• _Task statement_: Scan the entries below and say how many lines contain "automatic". Write only the number.

• _Provided data_:
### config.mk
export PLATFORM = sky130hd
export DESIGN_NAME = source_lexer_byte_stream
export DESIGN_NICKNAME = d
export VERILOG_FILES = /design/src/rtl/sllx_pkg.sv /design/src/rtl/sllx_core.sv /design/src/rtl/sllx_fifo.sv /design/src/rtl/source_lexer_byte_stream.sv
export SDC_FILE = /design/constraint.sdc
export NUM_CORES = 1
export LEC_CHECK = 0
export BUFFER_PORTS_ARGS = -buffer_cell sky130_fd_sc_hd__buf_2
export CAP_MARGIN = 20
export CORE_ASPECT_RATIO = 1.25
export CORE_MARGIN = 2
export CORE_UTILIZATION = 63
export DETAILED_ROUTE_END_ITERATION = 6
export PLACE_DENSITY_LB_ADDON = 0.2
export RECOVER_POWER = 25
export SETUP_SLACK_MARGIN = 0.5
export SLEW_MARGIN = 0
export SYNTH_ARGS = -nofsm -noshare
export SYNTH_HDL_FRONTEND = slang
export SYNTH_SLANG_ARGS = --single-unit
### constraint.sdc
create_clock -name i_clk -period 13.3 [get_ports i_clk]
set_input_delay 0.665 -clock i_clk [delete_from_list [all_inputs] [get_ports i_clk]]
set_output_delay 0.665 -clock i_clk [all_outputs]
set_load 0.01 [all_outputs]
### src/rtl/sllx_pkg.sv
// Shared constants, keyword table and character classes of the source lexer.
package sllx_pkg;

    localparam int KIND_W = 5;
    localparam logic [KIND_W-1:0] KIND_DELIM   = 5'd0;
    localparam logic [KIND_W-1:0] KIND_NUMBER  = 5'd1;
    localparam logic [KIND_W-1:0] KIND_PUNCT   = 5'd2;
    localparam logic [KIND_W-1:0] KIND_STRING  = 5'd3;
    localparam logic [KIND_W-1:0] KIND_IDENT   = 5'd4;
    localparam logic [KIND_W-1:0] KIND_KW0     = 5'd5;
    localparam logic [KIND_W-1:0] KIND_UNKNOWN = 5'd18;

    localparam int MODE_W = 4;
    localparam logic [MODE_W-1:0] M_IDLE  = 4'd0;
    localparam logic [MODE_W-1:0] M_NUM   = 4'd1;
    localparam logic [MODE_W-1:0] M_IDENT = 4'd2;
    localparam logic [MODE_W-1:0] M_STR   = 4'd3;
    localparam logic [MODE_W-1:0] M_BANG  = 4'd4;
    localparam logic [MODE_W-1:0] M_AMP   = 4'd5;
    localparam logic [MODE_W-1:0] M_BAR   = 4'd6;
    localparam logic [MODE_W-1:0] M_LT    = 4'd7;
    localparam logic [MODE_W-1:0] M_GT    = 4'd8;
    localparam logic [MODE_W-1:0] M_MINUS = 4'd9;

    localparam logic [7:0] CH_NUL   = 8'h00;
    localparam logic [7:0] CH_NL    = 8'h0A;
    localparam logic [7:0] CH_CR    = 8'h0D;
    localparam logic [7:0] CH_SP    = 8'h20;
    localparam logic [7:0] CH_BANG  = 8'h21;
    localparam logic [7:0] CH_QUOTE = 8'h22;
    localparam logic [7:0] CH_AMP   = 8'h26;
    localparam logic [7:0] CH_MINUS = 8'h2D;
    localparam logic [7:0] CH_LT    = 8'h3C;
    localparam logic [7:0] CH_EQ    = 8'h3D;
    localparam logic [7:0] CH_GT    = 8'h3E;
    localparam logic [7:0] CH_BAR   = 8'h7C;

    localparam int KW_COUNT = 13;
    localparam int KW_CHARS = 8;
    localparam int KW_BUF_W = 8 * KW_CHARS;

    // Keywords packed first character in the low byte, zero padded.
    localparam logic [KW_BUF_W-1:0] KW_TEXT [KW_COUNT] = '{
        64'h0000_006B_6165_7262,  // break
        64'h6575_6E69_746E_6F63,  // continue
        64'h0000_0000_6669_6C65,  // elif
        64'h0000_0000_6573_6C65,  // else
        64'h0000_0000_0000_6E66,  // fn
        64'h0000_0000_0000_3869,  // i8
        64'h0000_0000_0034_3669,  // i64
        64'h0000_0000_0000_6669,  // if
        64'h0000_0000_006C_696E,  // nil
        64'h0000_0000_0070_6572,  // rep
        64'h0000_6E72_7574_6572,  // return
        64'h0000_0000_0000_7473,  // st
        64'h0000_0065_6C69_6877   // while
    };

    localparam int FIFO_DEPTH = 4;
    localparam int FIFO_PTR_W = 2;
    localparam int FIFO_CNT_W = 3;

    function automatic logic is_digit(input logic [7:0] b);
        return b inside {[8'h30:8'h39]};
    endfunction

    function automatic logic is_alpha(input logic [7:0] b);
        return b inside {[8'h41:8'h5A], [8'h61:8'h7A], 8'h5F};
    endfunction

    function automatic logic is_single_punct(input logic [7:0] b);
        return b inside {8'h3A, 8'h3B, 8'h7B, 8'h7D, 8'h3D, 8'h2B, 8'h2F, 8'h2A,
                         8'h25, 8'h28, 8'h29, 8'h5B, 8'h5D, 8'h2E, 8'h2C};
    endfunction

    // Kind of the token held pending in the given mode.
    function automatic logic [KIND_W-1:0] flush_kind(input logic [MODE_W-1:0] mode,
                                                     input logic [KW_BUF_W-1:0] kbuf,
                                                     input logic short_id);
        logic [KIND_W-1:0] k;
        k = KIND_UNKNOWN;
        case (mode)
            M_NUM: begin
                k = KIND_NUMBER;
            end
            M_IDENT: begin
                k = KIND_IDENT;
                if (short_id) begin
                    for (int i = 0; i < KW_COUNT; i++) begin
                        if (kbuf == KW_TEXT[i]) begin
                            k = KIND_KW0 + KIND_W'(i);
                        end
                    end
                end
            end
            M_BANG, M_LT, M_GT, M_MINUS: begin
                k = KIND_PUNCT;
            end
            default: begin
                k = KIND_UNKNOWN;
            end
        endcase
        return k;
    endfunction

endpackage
==
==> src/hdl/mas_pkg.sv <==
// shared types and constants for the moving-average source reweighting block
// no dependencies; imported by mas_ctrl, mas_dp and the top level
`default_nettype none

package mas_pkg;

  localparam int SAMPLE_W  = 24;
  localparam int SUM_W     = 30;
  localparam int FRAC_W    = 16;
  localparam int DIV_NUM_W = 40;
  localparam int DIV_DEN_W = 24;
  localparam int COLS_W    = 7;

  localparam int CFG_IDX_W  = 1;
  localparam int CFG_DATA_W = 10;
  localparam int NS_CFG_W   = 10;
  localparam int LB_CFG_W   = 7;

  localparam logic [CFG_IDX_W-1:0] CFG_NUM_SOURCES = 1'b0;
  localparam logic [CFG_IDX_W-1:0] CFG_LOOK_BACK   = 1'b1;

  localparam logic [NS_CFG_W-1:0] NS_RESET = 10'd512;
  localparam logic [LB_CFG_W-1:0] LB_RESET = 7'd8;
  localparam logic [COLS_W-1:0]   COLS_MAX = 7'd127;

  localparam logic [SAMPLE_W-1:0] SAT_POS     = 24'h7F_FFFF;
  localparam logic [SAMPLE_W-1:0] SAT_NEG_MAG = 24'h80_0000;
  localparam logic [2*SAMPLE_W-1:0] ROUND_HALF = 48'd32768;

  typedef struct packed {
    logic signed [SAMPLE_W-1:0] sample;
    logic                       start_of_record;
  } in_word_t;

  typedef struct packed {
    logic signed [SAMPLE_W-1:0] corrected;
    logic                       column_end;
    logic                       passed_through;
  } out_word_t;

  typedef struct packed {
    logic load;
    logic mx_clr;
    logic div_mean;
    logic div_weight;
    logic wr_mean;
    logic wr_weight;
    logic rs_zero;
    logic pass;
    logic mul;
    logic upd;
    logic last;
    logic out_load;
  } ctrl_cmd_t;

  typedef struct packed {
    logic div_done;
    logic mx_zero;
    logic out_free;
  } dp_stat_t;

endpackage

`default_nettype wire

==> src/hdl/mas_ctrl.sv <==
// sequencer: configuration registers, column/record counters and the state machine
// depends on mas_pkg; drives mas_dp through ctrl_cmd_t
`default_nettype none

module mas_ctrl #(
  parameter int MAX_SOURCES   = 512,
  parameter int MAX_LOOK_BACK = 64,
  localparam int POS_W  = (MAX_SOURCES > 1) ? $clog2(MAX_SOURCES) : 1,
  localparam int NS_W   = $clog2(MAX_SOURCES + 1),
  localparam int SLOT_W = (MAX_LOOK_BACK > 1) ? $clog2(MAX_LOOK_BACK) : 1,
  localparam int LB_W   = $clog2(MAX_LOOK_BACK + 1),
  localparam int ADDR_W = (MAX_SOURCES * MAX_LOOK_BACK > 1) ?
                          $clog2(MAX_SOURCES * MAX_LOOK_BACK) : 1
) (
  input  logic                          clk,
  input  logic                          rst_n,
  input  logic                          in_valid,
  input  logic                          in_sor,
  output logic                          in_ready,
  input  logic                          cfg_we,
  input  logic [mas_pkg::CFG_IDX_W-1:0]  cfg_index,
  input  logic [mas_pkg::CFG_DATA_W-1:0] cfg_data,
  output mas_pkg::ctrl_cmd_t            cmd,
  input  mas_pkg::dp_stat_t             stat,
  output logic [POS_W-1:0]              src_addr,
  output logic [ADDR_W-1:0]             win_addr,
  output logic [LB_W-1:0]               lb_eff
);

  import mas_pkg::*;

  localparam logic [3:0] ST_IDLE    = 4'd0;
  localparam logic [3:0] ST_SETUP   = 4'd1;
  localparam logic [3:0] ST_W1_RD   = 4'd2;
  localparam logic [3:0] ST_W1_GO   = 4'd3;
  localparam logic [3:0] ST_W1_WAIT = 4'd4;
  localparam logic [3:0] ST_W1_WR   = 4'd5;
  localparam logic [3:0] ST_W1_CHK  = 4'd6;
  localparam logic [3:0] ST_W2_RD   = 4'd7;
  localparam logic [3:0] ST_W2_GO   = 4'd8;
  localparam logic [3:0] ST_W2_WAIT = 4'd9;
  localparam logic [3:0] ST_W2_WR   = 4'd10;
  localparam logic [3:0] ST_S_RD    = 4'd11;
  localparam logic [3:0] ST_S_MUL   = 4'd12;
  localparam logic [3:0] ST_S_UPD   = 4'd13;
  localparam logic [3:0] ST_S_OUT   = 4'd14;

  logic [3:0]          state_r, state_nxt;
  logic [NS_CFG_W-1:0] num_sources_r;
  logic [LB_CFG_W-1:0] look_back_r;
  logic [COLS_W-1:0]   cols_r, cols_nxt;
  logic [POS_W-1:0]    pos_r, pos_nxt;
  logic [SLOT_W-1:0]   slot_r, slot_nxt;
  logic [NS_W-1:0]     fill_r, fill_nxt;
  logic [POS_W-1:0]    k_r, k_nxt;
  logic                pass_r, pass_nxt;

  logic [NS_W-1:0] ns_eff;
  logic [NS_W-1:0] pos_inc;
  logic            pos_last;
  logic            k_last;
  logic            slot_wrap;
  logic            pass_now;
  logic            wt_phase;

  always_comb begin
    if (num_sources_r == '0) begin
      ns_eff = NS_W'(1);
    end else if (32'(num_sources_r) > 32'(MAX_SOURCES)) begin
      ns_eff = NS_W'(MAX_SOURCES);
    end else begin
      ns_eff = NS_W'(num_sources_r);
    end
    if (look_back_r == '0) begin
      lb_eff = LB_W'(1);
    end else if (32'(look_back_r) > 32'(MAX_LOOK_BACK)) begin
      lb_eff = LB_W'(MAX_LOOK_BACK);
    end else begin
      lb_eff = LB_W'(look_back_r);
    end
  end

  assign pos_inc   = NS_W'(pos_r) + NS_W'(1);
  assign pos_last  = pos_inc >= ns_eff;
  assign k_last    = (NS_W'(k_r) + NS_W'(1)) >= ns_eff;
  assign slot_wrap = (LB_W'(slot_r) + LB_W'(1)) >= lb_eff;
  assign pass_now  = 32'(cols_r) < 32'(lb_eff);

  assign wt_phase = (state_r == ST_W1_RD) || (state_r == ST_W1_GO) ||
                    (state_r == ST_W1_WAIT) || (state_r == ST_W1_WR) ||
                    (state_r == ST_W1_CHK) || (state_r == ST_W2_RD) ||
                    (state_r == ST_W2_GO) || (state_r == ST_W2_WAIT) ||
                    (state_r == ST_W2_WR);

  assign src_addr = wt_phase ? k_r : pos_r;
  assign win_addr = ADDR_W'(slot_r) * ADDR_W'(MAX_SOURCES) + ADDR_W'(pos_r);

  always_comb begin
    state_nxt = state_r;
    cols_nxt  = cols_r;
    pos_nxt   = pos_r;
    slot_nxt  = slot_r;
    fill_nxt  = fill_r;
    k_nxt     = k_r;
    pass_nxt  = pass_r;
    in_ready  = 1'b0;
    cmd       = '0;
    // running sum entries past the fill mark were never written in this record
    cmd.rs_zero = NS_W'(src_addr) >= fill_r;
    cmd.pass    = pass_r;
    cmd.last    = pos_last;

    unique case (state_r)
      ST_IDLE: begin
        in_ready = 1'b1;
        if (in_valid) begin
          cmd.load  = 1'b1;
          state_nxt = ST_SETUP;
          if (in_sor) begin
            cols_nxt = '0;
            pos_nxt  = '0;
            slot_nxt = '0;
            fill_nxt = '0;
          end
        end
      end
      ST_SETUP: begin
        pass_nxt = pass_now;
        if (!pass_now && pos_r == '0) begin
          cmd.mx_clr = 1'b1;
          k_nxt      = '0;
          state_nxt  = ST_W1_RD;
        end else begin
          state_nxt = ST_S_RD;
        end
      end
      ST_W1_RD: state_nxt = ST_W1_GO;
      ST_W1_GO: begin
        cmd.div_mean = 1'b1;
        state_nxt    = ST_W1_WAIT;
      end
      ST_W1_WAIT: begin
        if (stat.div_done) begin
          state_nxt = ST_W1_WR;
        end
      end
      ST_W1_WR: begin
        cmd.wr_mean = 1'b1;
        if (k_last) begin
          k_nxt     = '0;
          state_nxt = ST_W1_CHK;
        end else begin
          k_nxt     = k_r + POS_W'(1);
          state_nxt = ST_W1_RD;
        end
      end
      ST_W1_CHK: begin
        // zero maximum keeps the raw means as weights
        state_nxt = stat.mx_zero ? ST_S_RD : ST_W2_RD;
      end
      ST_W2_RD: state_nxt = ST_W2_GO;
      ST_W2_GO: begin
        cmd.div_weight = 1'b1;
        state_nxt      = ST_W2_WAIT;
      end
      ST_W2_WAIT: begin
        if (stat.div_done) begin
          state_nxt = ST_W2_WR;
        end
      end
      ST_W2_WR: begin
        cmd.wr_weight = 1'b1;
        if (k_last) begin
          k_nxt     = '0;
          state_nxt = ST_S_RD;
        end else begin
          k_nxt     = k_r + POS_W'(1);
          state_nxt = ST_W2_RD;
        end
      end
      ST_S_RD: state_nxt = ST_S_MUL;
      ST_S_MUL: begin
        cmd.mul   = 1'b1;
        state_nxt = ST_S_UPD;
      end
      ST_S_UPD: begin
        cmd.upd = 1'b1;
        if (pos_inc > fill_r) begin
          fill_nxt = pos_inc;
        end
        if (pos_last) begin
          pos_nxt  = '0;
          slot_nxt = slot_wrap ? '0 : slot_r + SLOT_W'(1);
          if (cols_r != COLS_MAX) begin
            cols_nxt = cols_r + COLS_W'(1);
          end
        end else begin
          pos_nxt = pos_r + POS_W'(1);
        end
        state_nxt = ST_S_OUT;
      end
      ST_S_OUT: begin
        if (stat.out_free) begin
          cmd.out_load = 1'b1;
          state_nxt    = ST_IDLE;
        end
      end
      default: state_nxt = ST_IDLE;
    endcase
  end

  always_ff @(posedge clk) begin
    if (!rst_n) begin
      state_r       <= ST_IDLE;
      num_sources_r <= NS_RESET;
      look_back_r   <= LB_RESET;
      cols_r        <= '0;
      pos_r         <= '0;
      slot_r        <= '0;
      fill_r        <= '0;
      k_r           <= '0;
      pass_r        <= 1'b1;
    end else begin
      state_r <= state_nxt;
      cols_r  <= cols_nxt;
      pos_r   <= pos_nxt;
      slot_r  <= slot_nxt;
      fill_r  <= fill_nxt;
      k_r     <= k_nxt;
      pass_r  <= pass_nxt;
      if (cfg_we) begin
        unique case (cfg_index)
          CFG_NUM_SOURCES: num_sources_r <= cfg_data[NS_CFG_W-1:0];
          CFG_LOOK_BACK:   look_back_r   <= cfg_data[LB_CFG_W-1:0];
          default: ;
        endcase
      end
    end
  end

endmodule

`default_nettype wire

• _Answer to this problem_: 4